Segment Start: Stored data

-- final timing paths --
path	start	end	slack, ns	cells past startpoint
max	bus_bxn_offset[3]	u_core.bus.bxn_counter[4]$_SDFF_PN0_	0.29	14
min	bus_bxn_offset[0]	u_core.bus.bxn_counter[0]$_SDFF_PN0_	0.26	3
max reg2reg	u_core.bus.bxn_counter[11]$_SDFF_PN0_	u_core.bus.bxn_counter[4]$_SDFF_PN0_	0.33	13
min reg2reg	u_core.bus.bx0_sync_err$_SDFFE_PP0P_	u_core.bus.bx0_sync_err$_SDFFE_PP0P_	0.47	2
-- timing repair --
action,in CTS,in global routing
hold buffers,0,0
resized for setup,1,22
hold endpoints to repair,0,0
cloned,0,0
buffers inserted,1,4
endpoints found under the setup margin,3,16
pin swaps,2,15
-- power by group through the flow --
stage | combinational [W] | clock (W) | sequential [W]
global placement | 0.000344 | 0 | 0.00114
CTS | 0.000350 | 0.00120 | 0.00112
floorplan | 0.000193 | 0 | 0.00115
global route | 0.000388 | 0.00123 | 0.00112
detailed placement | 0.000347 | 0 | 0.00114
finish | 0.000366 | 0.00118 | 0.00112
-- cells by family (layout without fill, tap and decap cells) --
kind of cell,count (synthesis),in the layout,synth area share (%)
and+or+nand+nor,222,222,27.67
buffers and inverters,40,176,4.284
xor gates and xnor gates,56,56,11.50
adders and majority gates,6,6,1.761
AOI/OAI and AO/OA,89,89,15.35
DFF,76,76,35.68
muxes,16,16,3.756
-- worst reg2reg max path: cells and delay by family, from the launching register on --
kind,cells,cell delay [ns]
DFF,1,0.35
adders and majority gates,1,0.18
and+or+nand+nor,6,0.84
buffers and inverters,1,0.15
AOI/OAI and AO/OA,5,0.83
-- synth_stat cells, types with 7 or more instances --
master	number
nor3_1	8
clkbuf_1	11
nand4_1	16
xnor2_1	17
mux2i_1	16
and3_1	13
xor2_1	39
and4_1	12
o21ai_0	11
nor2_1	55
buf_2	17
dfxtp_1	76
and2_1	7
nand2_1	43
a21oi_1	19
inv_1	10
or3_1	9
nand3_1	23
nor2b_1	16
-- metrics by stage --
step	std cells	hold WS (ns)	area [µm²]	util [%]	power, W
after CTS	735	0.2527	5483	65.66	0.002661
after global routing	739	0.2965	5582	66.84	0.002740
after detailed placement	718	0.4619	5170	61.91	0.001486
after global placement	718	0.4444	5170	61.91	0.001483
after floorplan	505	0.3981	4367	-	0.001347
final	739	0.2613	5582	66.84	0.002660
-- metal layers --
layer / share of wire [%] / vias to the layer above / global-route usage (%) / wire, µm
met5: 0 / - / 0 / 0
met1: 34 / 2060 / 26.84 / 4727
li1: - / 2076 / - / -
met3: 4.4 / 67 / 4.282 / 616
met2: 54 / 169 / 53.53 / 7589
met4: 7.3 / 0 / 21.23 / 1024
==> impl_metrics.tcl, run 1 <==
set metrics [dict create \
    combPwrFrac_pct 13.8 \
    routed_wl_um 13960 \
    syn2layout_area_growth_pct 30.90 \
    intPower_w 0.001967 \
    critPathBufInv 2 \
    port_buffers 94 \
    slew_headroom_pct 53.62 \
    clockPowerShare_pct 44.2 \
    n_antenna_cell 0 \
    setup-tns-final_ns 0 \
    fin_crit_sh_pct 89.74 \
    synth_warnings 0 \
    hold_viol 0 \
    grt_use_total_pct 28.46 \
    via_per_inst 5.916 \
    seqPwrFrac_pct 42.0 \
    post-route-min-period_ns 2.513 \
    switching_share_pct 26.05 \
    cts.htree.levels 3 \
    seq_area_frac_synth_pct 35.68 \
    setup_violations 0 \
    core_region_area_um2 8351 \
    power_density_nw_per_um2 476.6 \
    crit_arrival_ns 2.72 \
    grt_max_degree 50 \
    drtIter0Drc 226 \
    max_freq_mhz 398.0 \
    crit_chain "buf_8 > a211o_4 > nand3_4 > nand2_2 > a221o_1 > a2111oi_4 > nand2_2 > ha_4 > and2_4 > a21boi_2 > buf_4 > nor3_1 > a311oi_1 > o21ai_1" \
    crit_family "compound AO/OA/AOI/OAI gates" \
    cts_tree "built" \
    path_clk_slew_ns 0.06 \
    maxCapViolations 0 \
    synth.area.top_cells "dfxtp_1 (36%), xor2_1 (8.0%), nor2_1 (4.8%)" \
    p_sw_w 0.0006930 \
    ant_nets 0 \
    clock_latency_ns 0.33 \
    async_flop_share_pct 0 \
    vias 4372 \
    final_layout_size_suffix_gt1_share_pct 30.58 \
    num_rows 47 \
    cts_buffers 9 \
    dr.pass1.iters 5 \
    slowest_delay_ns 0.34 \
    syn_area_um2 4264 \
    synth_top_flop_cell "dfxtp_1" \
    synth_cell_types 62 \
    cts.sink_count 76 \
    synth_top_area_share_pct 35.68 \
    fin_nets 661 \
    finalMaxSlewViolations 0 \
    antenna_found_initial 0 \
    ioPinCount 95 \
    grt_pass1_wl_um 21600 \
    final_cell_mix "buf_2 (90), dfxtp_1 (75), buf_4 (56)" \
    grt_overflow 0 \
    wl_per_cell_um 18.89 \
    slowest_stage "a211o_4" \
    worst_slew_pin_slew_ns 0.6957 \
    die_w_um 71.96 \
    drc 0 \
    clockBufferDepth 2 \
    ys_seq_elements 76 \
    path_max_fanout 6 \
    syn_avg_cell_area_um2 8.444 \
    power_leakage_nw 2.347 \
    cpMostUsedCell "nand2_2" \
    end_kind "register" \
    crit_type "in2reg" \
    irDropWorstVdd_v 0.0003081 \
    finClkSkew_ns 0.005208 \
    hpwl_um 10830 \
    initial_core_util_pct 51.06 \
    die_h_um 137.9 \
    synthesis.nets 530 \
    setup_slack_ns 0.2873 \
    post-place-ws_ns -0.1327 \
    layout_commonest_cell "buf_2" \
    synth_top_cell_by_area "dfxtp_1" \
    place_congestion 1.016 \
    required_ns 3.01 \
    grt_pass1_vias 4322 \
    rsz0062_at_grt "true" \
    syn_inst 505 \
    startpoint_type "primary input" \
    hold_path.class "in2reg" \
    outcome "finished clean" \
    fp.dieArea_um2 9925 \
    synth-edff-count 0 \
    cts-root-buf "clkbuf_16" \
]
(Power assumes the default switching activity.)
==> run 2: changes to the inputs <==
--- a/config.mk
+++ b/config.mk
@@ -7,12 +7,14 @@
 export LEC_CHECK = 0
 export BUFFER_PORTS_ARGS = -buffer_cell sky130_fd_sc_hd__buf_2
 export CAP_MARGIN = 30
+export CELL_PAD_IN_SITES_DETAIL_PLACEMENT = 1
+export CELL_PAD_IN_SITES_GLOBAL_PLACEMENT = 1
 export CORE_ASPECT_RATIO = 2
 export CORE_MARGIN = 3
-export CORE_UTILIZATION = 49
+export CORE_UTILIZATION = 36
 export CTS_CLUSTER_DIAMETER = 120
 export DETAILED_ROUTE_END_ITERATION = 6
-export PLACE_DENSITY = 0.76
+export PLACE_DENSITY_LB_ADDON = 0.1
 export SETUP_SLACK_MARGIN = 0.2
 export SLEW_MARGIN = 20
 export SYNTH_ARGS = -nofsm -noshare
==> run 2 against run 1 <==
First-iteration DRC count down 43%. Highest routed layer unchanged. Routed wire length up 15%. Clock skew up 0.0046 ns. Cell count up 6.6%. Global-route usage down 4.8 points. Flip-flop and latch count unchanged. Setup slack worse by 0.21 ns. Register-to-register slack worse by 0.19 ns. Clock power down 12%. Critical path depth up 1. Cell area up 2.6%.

Segment End: Stored data

> **Exercise aim**
Restate exactly the records above from their first line through the line that holds "hold buffers,0,0", please, including both and leaving out all others.

> **Answer for the task**
-- final timing paths --
path	start	end	slack, ns	cells past startpoint
max	bus_bxn_offset[3]	u_core.bus.bxn_counter[4]$_SDFF_PN0_	0.29	14
min	bus_bxn_offset[0]	u_core.bus.bxn_counter[0]$_SDFF_PN0_	0.26	3
max reg2reg	u_core.bus.bxn_counter[11]$_SDFF_PN0_	u_core.bus.bxn_counter[4]$_SDFF_PN0_	0.33	13
min reg2reg	u_core.bus.bx0_sync_err$_SDFFE_PP0P_	u_core.bus.bx0_sync_err$_SDFFE_PP0P_	0.47	2
-- timing repair --
action,in CTS,in global routing
hold buffers,0,0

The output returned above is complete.